Question about the definition of signed measure

Question

In my book for a measurable space $(X,\mathcal{A})$, a signed measure on it is a function $\mu: \mathcal{A}\rightarrow (-\infty,\infty]$ such that

$(1)$ $\mu(\varnothing) = 0$; $(2)$ If $A_1,\cdots, A_k, \cdots$ are pairwise disjoint sets, then we have $$ \mu(\bigcup_{i = 1}^\infty A_i) = \sum_{i = 1}^\infty \mu(A_i), $$ and if $\mu(\bigcup_{i = 1}^\infty A_i)$ is finite then the right side must absolutely converge to a number.

My question is, if $\mu(\bigcup_{i = 1}^\infty A_i) = \infty$, how can we check whether the right side is infinity? I took real analysis a while ago and forgot a lot about series.
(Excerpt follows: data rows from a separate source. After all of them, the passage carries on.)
--- config.mk ---
export PLATFORM = sky130hd
export DESIGN_NAME = executeUnit
export DESIGN_NICKNAME = d
export VERILOG_FILES = /design/src/isaPkg.sv /design/src/corePkg.sv /design/src/executeUnit.sv
export SDC_FILE = /design/constraint.sdc
export NUM_CORES = 1
export LEC_CHECK = 0
export ABC_AREA = 1
export BUFFER_PORTS_ARGS = -buffer_cell sky130_fd_sc_hd__buf_2
export CAP_MARGIN = 25
export CORE_AREA = 2 2 171 173
export DETAILED_ROUTE_END_ITERATION = 8
export DIE_AREA = 0 0 173 175
export PLACE_DENSITY_LB_ADDON = 0.05
export SLEW_MARGIN = 40
export SYNTH_ARGS = -nofsm -noshare
export SYNTH_HDL_FRONTEND = slang
export SYNTH_SLANG_ARGS = --single-unit
--- constraint.sdc ---
create_clock -name vclk -period 9.5
set_clock_uncertainty 0.15 [all_clocks]
set_input_delay 1.425 -clock vclk [all_inputs]
set_output_delay 1.425 -clock vclk [all_outputs]
set_load 0.05 [all_outputs]
`src/source/spiMemoryPkg.sv`:
```
// shared constants and controller state type for the SPI memory, imported by its RTL modules
package spiMemoryPkg;

    // sclk cycles in one address or data phase
    localparam int bitsPerByte = 8;

    // bit counter width, wide enough to hold bitsPerByte
    localparam int countWidth = 4;

    // controller states, one-hot so each strobe decodes from a single bit
    typedef enum logic [6:0] {
        // shifting in address and read/write bit
        getAddress   = 7'b0000001,
        // address byte complete, strobe the address latch
        latchAddress = 7'b0000010,
        // copy the addressed byte into the shift register
        readLoad     = 7'b0000100,
        // master clocks the read byte out on miso
        readShift    = 7'b0001000,
        // master clocks the write byte in on mosi
        writeShift   = 7'b0010000,
        // write byte complete, strobe the memory write
        writeCommit  = 7'b0100000,
        // wait here for chip select release
        done         = 7'b1000000
    } controlState;

endpackage

```
`src/source/dataMemory.sv`:
```
// byte-wide data memory with address latch, written and read by the SPI controller
`timescale 1ns/10ps

module dataMemory import spiMemoryPkg::*; #(
    parameter int addrWidth = 7
) (
    input  logic                   clk,
    input  logic                   addrWe,
    input  logic [addrWidth-1:0]   addressIn,
    input  logic                   memWe,
    input  logic [bitsPerByte-1:0] writeData,
    output logic [bitsPerByte-1:0] readData
);

    localparam int depth = 1 << addrWidth;

    logic [addrWidth-1:0]   latchedAddress;
    logic [bitsPerByte-1:0] memArray [depth];

    // address latch
    // captured once per transaction after the address phase
    always_ff @(posedge clk) begin
        if (addrWe) begin
            latchedAddress <= addressIn;
        end
    end

    // write port at the latched address
    always_ff @(posedge clk) begin
        if (memWe) begin
            memArray[latchedAddress] <= writeData;
        end
    end

    // asynchronous read, ready for the parallel load one cycle after the latch
    assign readData = memArray[latchedAddress];

endmodule

```
`src/source/inputConditioner.sv`:
```
// synchronizes and debounces one asynchronous SPI pin, giving a clean level and edge pulses
`timescale 1ns/10ps

module inputConditioner #(
    parameter int waitCycles = 3
) (
    input  logic clk,
    input  logic reset,
    input  logic noisy,
    input  logic resetLevel,
    output logic conditioned,
    output logic positiveEdge,
    output logic negativeEdge
);

    // counter must reach waitCycles
    localparam int counterWidth = $clog2(waitCycles + 1);

    logic                    syncStage0;
    logic                    syncStage1;
    logic [counterWidth-1:0] stableCount;

    // two-flop synchronizer
    // idles at the pin's rest level so reset release makes no false edge
    always_ff @(posedge clk) begin
        if (reset) begin
            syncStage0 <= resetLevel;
            syncStage1 <= resetLevel;
        end else begin
            syncStage0 <= noisy;
            syncStage1 <= syncStage0;
        end
    end

    // debounce filter
    // a new value must hold for waitCycles + 1 samples before it is accepted
    always_ff @(posedge clk) begin
        if (reset) begin
            conditioned  <= resetLevel;
            stableCount  <= '0;
            positiveEdge <= 1'b0;
            negativeEdge <= 1'b0;
        end else begin
            // edge pulses last one cycle by default
            positiveEdge <= 1'b0;
            negativeEdge <= 1'b0;
            if (syncStage1 == conditioned) begin
                // input back at the accepted value, glitch is dropped
                stableCount <= '0;
            end else if (stableCount == counterWidth'(waitCycles)) begin
                // stable long enough, accept it
                conditioned  <= syncStage1;
                positiveEdge <= syncStage1;
                negativeEdge <= ~syncStage1;
                stableCount  <= '0;
            end else begin
                stableCount <= stableCount + 1'b1;
            end
        end
    end

endmodule

```
`src/source/shiftRegister.sv`:
```
// SPI shift register: serial in from mosi, parallel load for reads, registered miso bit
`timescale 1ns/10ps

module shiftRegister import spiMemoryPkg::*; (
    input  logic                   clk,
    input  logic                   reset,
    input  logic                   sclkPos,
    input  logic                   sclkNeg,
    input  logic                   serialIn,
    input  logic                   parallelLoad,
    input  logic [bitsPerByte-1:0] parallelIn,
    output logic [bitsPerByte-1:0] parallelOut,
    output logic                   miso
);

    // shift data
    // mosi is sampled on the sclk rising edge, MSB arrives first
    // parallel load wins over a shift in the same cycle
    always_ff @(posedge clk) begin
        if (parallelLoad) begin
            parallelOut <= parallelIn;
        end else if (sclkPos) begin
            parallelOut <= {parallelOut[bitsPerByte-2:0], serialIn};
        end
    end

    // miso output flop
    // mode 0 slave changes miso after the falling edge
    // a load presents its MSB at once, so the first bit is ready early
    always_ff @(posedge clk) begin
        if (reset) begin
            miso <= 1'b0;
        end else if (parallelLoad) begin
            miso <= parallelIn[bitsPerByte-1];
        end else if (sclkNeg) begin
            // register already shifted past the bit the master just took
            miso <= parallelOut[bitsPerByte-1];
        end
    end

endmodule

```
`src/source/spiControlFsm.sv`:
```
// SPI transaction controller: counts sclk bits and strobes address latch, load and memory write
`timescale 1ns/10ps

module spiControlFsm import spiMemoryPkg::*; #(
    parameter int addrWidth = 7
) (
    input  logic clk,
    input  logic reset,
    input  logic sclkPos,
    input  logic csLevel,
    input  logic readWrite,
    output logic addrWe,
    output logic parallelLoad,
    output logic memWe,
    output logic misoEnable
);

    // address phase carries the address plus the read/write bit
    localparam int addrBits = addrWidth + 1;
    localparam logic [countWidth-1:0] lastAddrBit = countWidth'(addrBits - 1);
    localparam logic [countWidth-1:0] lastDataBit = countWidth'(bitsPerByte - 1);

    controlState             state;
    logic [countWidth-1:0]   bitCount;
    logic [countWidth-1:0]   lastBit;
    logic                    counting;
    logic                    phaseEnd;

    // only the three shifting states count sclk rising edges
    assign counting = (state == getAddress) || (state == readShift) ||
                      (state == writeShift);

    // address phase may differ in length from a data phase
    assign lastBit = (state == getAddress) ? lastAddrBit : lastDataBit;

    // final bit of the current phase is being sampled this cycle
    assign phaseEnd = counting && sclkPos && (bitCount == lastBit);

    // bit counter
    // runs on the system clock with the FSM
    // chip select high holds it at zero
    always_ff @(posedge clk) begin
        if (reset || csLevel) begin
            bitCount <= '0;
        end else if (counting && sclkPos) begin
            if (phaseEnd) begin
                bitCount <= '0;
            end else begin
                bitCount <= bitCount + 1'b1;
            end
        end
    end

    // state register
    // chip select release abandons the transaction from any state
    always_ff @(posedge clk) begin
        if (reset || csLevel) begin
            state      <= getAddress;
            misoEnable <= 1'b0;
        end else begin
            case (state)
                getAddress: begin
                    // full byte shifted in, address and rw bit now in place
                    if (phaseEnd) begin
                        state <= latchAddress;
                    end
                end
                latchAddress: begin
                    // rw bit sits in the shift register LSB
                    if (readWrite) begin
                        state      <= readLoad;
                        // drive miso from here until chip select rises
                        misoEnable <= 1'b1;
                    end else begin
                        state <= writeShift;
                    end
                end
                readLoad: begin
                    state <= readShift;
                end
                readShift: begin
                    // master has sampled all eight read bits
                    if (phaseEnd) begin
                        state <= done;
                    end
                end
                writeShift: begin
                    // eighth data bit shifted, commit next cycle
                    if (phaseEnd) begin
                        state <= writeCommit;
                    end
                end
                writeCommit: begin
                    state <= done;
                end
                done: begin
                    // hold until chip select release
                    state <= done;
                end
                default: begin
                    state <= getAddress;
                end
            endcase
        end
    end

    // single-cycle strobes decode straight from the one-hot state
    assign addrWe       = (state == latchAddress);
    assign parallelLoad = (state == readLoad);
    assign memWe        = (state == writeCommit);

endmodule

```
`src/source/spiMemory.sv`:
```
// top level of the SPI slave byte memory: pin conditioning, shift register, controller, memory
`timescale 1ns/10ps

module spiMemory import spiMemoryPkg::*; #(
    parameter int addrWidth  = 7,
    parameter int waitCycles = 3
) (
    input  logic clk,
    input  logic reset,
    input  logic sclk,
    input  logic csN,
    input  logic mosi,
    output logic miso,
    output logic misoEnable
);

    // conditioned pins
    logic sclkPos;
    logic sclkNeg;
    logic csLevel;
    logic mosiLevel;

    // datapath and control
    logic [bitsPerByte-1:0] parallelOut;
    logic [bitsPerByte-1:0] memReadData;
    logic                   addrWe;
    logic                   parallelLoad;
    logic                   memWe;

    // sclk only matters as edge pulses, idles low in mode 0
    inputConditioner #(
        .waitCycles(waitCycles)
    ) sclkConditioner (
        .clk         (clk),
        .reset       (reset),
        .noisy       (sclk),
        .resetLevel  (1'b0),
        .conditioned (),
        .positiveEdge(sclkPos),
        .negativeEdge(sclkNeg)
    );

    // chip select idles high, so no transaction starts out of reset
    inputConditioner #(
        .waitCycles(waitCycles)
    ) csConditioner (
        .clk         (clk),
        .reset       (reset),
        .noisy       (csN),
        .resetLevel  (1'b1),
        .conditioned (csLevel),
        .positiveEdge(),
        .negativeEdge()
    );

    inputConditioner #(
        .waitCycles(waitCycles)
    ) mosiConditioner (
        .clk         (clk),
        .reset       (reset),
        .noisy       (mosi),
        .resetLevel  (1'b0),
        .conditioned (mosiLevel),
        .positiveEdge(),
        .negativeEdge()
    );

    shiftRegister shifter (
        .clk         (clk),
        .reset       (reset),
        .sclkPos     (sclkPos),
        .sclkNeg     (sclkNeg),
        .serialIn    (mosiLevel),
        .parallelLoad(parallelLoad),
        .parallelIn  (memReadData),
        .parallelOut (parallelOut),
        .miso        (miso)
    );

    // rw bit is the last one shifted in, so it lands in the LSB
    spiControlFsm #(
        .addrWidth(addrWidth)
    ) controller (
        .clk         (clk),
        .reset       (reset),
        .sclkPos     (sclkPos),
        .csLevel     (csLevel),
        .readWrite   (parallelOut[0]),
        .addrWe      (addrWe),
        .parallelLoad(parallelLoad),
        .memWe       (memWe),
        .misoEnable  (misoEnable)
    );

    // address sits above the rw bit in the shift register
    dataMemory #(
        .addrWidth(addrWidth)
    ) memory (
        .clk      (clk),
        .addrWe   (addrWe),
        .addressIn(parallelOut[bitsPerByte-1 -: addrWidth]),
        .memWe    (memWe),
        .writeData(parallelOut),
        .readData (memReadData)
    );

endmodule

```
Is it possible that $\sum_i^\infty a_i = \infty$ but after reordering it terms, it sums to a number or is even divergent (no value)?

Thanks!

Answer 1

In general, it is certainly possible to have $\sum_{i=0}^\infty a_i=\infty$, and yet a reordering of the terms gives a convergent series - consider the alternating harmonic series $\sum_{n=1}^\infty \frac{(-1)^n}{n}$, which converges, but can be reordered to diverge to either $\infty$ or $-\infty$ (or to oscillate between any number of values).

However, this definition asserts that that does not happen in the case of a signed measure, since reordering the terms does not change the left hand side of

$$\mu(\bigcup_{i = 1}^\infty A_i) = \sum_{i = 1}^\infty \mu(A_i).$$

In fact, the statement that the sum on the right must converge absolutely to a number did not have to be included in the definition, since it is an immediate consequence of the fact that the value of sum is independent of ordering (see here or here).

Note also that since $\mu$ does not ever take a value of $-\infty$, the sum of all the negative terms on the right hand side must be finite.